§ **Problem statement**:
What is the number of lines below that contain the string "posedge"? Give it and nothing else.

(Saved data entries)
<<<<

<file path="src/hw/rtl/ist_pkg.sv">
// Shared types, constants and helpers for the stash table.
`default_nettype none

package ist_pkg;

  localparam int DEPTH       = 16;
  localparam int MAX_RESULTS = 16;
  localparam int IDX_W       = (DEPTH > 1) ? $clog2(DEPTH) : 1;
  localparam int CNT_W       = $clog2(DEPTH + 1);
  localparam int NUM_W       = $clog2(MAX_RESULTS + 1);

  typedef enum logic [2:0] {
    OP_SET      = 3'd0,
    OP_GET      = 3'd1,
    OP_CLR_LOCO = 3'd2,
    OP_CLR_ALL  = 3'd3,
    OP_LIST     = 3'd4
  } op_t;

  typedef enum logic [1:0] {
    ST_IDLE,
    ST_SCAN,
    ST_FILL,
    ST_RESP
  } state_t;

  typedef struct packed {
    logic [15:0] key;
    logic [15:0] value;
  } entry_t;

  typedef struct packed {
    logic   shift;
    entry_t wb;
  } ring_ctl_t;

  typedef struct packed {
    logic [15:0] out_key_id;
    logic [15:0] out_loco_id;
    logic        status;
    logic        last;
  } rsp_t;

  // Magnitude as 17 bits so that the most negative value has its own code.
  function automatic logic [16:0] mag17(input logic [15:0] v);
    logic [16:0] ext;
    ext = {v[15], v};
    return ext[16] ? (~ext + 17'd1) : ext;
  endfunction

endpackage

`default_nettype wire

</file>
<file path="src/hw/rtl/ist_req_if.sv">
// Request channel: operation, key and value with valid/ready.
`default_nettype none

interface ist_req_if;
  logic               valid;
  logic               ready;
  logic [2:0]         operation;
  logic signed [15:0] key_id;
  logic signed [15:0] loco_id;

  modport source (output valid, output operation, output key_id, output loco_id,
                  input ready);
  modport sink   (input valid, input operation, input key_id, input loco_id,
                  output ready);
endinterface

`default_nettype wire

</file>
<file path="src/hw/rtl/ist_rsp_if.sv">
// Response channel: reported key, value, status and last with valid/ready.
`default_nettype none

interface ist_rsp_if;
  logic               valid;
  logic               ready;
  logic signed [15:0] out_key_id;
  logic signed [15:0] out_loco_id;
  logic               status;
  logic               last;

  modport source (output valid, output out_key_id, output out_loco_id,
                  output status, output last, input ready);
  modport sink   (input valid, input out_key_id, input out_loco_id,
                  input status, input last, output ready);
endinterface

`default_nettype wire

</file>
<file path="src/hw/rtl/ist_cell.sv">
// One slot of the rotating entry ring.
`default_nettype none

module ist_cell (
  input  wire logic           clk,
  input  wire logic           shift,
  input  wire ist_pkg::entry_t d,
  output      ist_pkg::entry_t q
);
  import ist_pkg::*;

  entry_t entry;

  always_ff @(posedge clk) begin
    if (shift) begin
      entry <= d;
    end
  end

  assign q = entry;

endmodule

`default_nettype wire

</file>
<file path="src/hw/rtl/ist_ctrl.sv">
// Sequencer: walks the ring, editing its head, one slot per cycle unless rsp stalls.
`default_nettype none

module ist_ctrl (
  input  wire logic              clk,
  input  wire logic              rst,
  ist_req_if.sink                req,
  ist_rsp_if.source              rsp,
  input  wire ist_pkg::entry_t   head,
  output      ist_pkg::ring_ctl_t ring
);
  import ist_pkg::*;

  state_t            state, state_next;
  logic [IDX_W-1:0]  step, step_next;
  logic [2:0]        op, op_next;
  logic [15:0]       key, key_next;
  logic [15:0]       val, val_next;
  logic              found, found_next;
  logic [15:0]       fval, fval_next;
  logic              empty_ok, empty_ok_next;
  logic [IDX_W-1:0]  empty_idx, empty_idx_next;
  logic [IDX_W-1:0]  target, target_next;
  logic              grow, grow_next;
  logic              full, full_next;
  entry_t            pend, pend_next;
  logic              pend_ok, pend_ok_next;
  logic [NUM_W-1:0]  n, n_next;
  logic [CNT_W-1:0]  slots_used, slots_used_next;

  rsp_t              rsp_q;
  logic              rsp_valid;
  logic              out_load;
  rsp_t              out_data;
  logic              out_free;

  logic [IDX_W-1:0]  head_idx;
  logic              used;
  logic              key_hit;
  logic              go;

  // Slot DEPTH-1 reaches the head first, so the walk runs newest slot first.
  assign head_idx = IDX_W'(DEPTH - 1) - step;
  assign used     = CNT_W'(head_idx) < slots_used;
  assign key_hit  = head.key == key;
  assign out_free = !rsp_valid || rsp.ready;
  assign req.ready = (state == ST_IDLE);

  always_ff @(posedge clk) begin
    if (rst) begin
      state      <= ST_IDLE;
      step       <= '0;
      slots_used <= '0;
      rsp_valid  <= 1'b0;
    end else begin
      state      <= state_next;
      step       <= step_next;
      slots_used <= slots_used_next;
      if (out_load) begin
        rsp_valid <= 1'b1;
      end else if (rsp.ready) begin
        rsp_valid <= 1'b0;
      end
    end
  end

  always_ff @(posedge clk) begin
    op        <= op_next;
    key       <= key_next;
    val       <= val_next;
    found     <= found_next;
    fval      <= fval_next;
    empty_ok  <= empty_ok_next;
    empty_idx <= empty_idx_next;
    target    <= target_next;
    grow      <= grow_next;
    full      <= full_next;
    pend      <= pend_next;
    pend_ok   <= pend_ok_next;
    n         <= n_next;
    if (out_load) begin
      rsp_q <= out_data;
    end
  end

  always_comb begin
    state_next      = state;
    step_next       = step;
    op_next         = op;
    key_next        = key;
    val_next        = val;
    found_next      = found;
    fval_next       = fval;
    empty_ok_next   = empty_ok;
    empty_idx_next  = empty_idx;
    target_next     = target;
    grow_next       = grow;
    full_next       = full;
    pend_next       = pend;
    pend_ok_next    = pend_ok;
    n_next          = n;
    slots_used_next = slots_used;
    ring.shift      = 1'b0;
    ring.wb         = head;
    out_load        = 1'b0;
    out_data        = '0;
    go              = 1'b1;

    unique case (state)
      ST_IDLE: begin
        if (req.valid) begin
          op_next       = req.operation;
          key_next      = req.key_id;
          val_next      = req.loco_id;
          found_next    = 1'b0;
          empty_ok_next = 1'b0;
          grow_next     = 1'b0;
          full_next     = 1'b0;
          pend_ok_next  = 1'b0;
          n_next        = '0;
          step_next     = '0;
          // Unknown operations are taken and dropped without a response.
          if (req.operation <= OP_LIST) begin
            state_next = ST_SCAN;
          end
        end
      end

      ST_SCAN: begin
        unique case (op)
          OP_SET: begin
            if (used && !found && key_hit) begin
              ring.wb.value = val;
              if (val == 16'd0) begin
                ring.wb.key = 16'd0;
              end
              found_next = 1'b1;
            end
            if (used && !empty_ok && head.value == 16'd0) begin
              empty_ok_next  = 1'b1;
              empty_idx_next = head_idx;
            end
          end
          OP_GET: begin
            if (used && !found && key_hit) begin
              found_next = 1'b1;
              fval_next  = head.value;
            end
          end
          OP_CLR_LOCO: begin
            if (used && mag17(head.value) == mag17(val)) begin
              ring.wb = '0;
            end
          end
          OP_CLR_ALL: begin
            if (used) begin
              ring.wb = '0;
            end
          end
          OP_LIST: begin
            if (used && head.value != 16'd0 && (key == 16'd0 || key_hit) &&
                n < NUM_W'(MAX_RESULTS)) begin
              // The held match goes out only once a later one proves it is not last.
              if (pend_ok) begin
                if (out_free) begin
                  out_load = 1'b1;
                  out_data = '{out_key_id: pend.key, out_loco_id: pend.value,
                               status: 1'b0, last: 1'b0};
                end else begin
                  go = 1'b0;
                end
              end
              if (go) begin
                pend_next    = head;
                pend_ok_next = 1'b1;
                n_next       = n + NUM_W'(1);
              end
            end
          end
          default: ;
        endcase

        if (go) begin
          ring.shift = 1'b1;
          step_next  = step + IDX_W'(1);
          if (step == IDX_W'(DEPTH - 1)) begin
            step_next  = '0;
            state_next = ST_RESP;
            if (op == OP_SET && !found_next && val != 16'd0) begin
              if (empty_ok_next) begin
                target_next = empty_idx_next;
                state_next  = ST_FILL;
              end else if (slots_used < CNT_W'(DEPTH)) begin
                target_next = IDX_W'(slots_used);
                grow_next   = 1'b1;
                state_next  = ST_FILL;
              end else begin
                full_next = 1'b1;
              end
            end
          end
        end
      end

      ST_FILL: begin
        ring.shift = 1'b1;
        if (head_idx == target) begin
          ring.wb.key   = key;
          ring.wb.value = val;
        end
        step_next = step + IDX_W'(1);
        if (step == IDX_W'(DEPTH - 1)) begin
          step_next  = '0;
          state_next = ST_RESP;
          if (grow) begin
            slots_used_next = slots_used + CNT_W'(1);
          end
        end
      end

      ST_RESP: begin
        if (out_free) begin
          out_load   = 1'b1;
          state_next = ST_IDLE;
          unique case (op)
            OP_SET:      out_data = '{out_key_id: key, out_loco_id: val,
                                      status: full, last: 1'b1};
            OP_GET:      out_data = '{out_key_id: key,
                                      out_loco_id: found ? fval : 16'd0,
                                      status: 1'b0, last: 1'b1};
            OP_CLR_LOCO: out_data = '{out_key_id: 16'd0, out_loco_id: val,
                                      status: 1'b0, last: 1'b1};
            OP_LIST: begin
              if (pend_ok) begin
                out_data = '{out_key_id: pend.key, out_loco_id: pend.value,
                             status: 1'b0, last: 1'b1};
              end else begin
                out_data = '{out_key_id: key, out_loco_id: 16'd0,
                             status: 1'b0, last: 1'b1};
              end
            end
            default:     out_data = '{out_key_id: 16'd0, out_loco_id: 16'd0,
                                      status: 1'b0, last: 1'b1};
          endcase
        end
      end

      default: state_next = ST_IDLE;
    endcase
  end

  assign rsp.valid       = rsp_valid;
  assign rsp.out_key_id  = rsp_q.out_key_id;
  assign rsp.out_loco_id = rsp_q.out_loco_id;
  assign rsp.status      = rsp_q.status;
  assign rsp.last        = rsp_q.last;

  a_slots_bound: assert property (@(posedge clk) disable iff (rst)
    slots_used <= CNT_W'(DEPTH))
    else $error("slot count beyond table depth");

  a_no_overwrite: assert property (@(posedge clk) disable iff (rst)
    out_load |-> out_free)
    else $error("response register loaded while still occupied");

  a_idle_step: assert property (@(posedge clk) disable iff (rst)
    state == ST_IDLE |-> step == '0)
    else $error("walk position not rewound at idle");

  a_start: assert property (@(posedge clk) disable iff (rst)
    (req.valid && req.ready && req.operation <= OP_LIST) |=> state == ST_SCAN)
    else $error("accepted request did not start a walk");

  a_list_cap: assert property (@(posedge clk) disable iff (rst)
    state != ST_IDLE |-> n <= NUM_W'(MAX_RESULTS))
    else $error("list match count beyond result limit");

endmodule

`default_nettype wire

</file>
<file path="src/hw/rtl/id_stash_table_core.sv">
// Top level of the stash table: ring of entry cells and its sequencer.
//
//   channel  direction  fields
//   req      in         operation, key_id, loco_id
//   rsp      out        out_key_id, out_loco_id, status, last
//
// Every known operation walks the whole ring once, one slot reaching the head per cycle
// unless a list match waits on rsp; a set that must allocate walks it a second time to write.
// The request is taken before the walk and the final response is posted after it, waiting
// while rsp stalls; an unknown operation is taken and posts nothing. Requests wait until
// the previous last response is registered.
// Reset clears the slot count and the control state; entries are undefined until written.
`default_nettype none

module id_stash_table_core (
  input  wire logic clk,
  input  wire logic rst,
  ist_req_if.sink   req,
  ist_rsp_if.source rsp
);
  import ist_pkg::*;

  entry_t    cell_q [DEPTH];
  ring_ctl_t ring;

  ist_ctrl u_ctrl (
    .clk  (clk),
    .rst  (rst),
    .req  (req),
    .rsp  (rsp),
    .head (cell_q[DEPTH-1]),
    .ring (ring)
  );

  // Each cell passes its entry up one place per shift; the head wraps to cell 0.
  for (genvar j = 0; j < DEPTH; j++) begin : g_cell
    if (j == 0) begin : g_first
      ist_cell u_cell (
        .clk   (clk),
        .shift (ring.shift),
        .d     (ring.wb),
        .q     (cell_q[j])
      );
    end else begin : g_rest
      ist_cell u_cell (
        .clk   (clk),
        .shift (ring.shift),
        .d     (cell_q[j-1]),
        .q     (cell_q[j])
      );
    end
  end

endmodule

`default_nettype wire
</file>
<file path="src/flat_wrapper.sv">
// flat-port wrapper written by rule: the top's interface ports become plain ports
module id_stash_table_core_flat import ist_pkg::*;
  (clk, rst, req_valid, req_operation, req_key_id, req_loco_id, req_ready, rsp_valid, rsp_out_key_id, rsp_out_loco_id, rsp_status, rsp_last, rsp_ready);
  ist_req_if req_i ();
  ist_rsp_if rsp_i ();
  input  wire logic clk;
  input  wire logic rst;
  input wire logic [$bits(req_i.valid)-1:0] req_valid;
  input wire logic [$bits(req_i.operation)-1:0] req_operation;
  input wire logic [$bits(req_i.key_id)-1:0] req_key_id;
  input wire logic [$bits(req_i.loco_id)-1:0] req_loco_id;
  output wire logic [$bits(req_i.ready)-1:0] req_ready;
  output wire logic [$bits(rsp_i.valid)-1:0] rsp_valid;
  output wire logic [$bits(rsp_i.out_key_id)-1:0] rsp_out_key_id;
  output wire logic [$bits(rsp_i.out_loco_id)-1:0] rsp_out_loco_id;
  output wire logic [$bits(rsp_i.status)-1:0] rsp_status;
  output wire logic [$bits(rsp_i.last)-1:0] rsp_last;
  input wire logic [$bits(rsp_i.ready)-1:0] rsp_ready;
  assign req_i.valid = req_valid;
  assign req_i.operation = req_operation;
  assign req_i.key_id = req_key_id;
  assign req_i.loco_id = req_loco_id;
  assign req_ready = req_i.ready;
  assign rsp_valid = rsp_i.valid;
  assign rsp_out_key_id = rsp_i.out_key_id;
  assign rsp_out_loco_id = rsp_i.out_loco_id;
  assign rsp_status = rsp_i.status;
  assign rsp_last = rsp_i.last;
  assign rsp_i.ready = rsp_ready;
  id_stash_table_core u_core (.clk(clk), .rst(rst), .req(req_i), .rsp(rsp_i));
endmodule
</file>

>>>>

§ **Task solution**:
8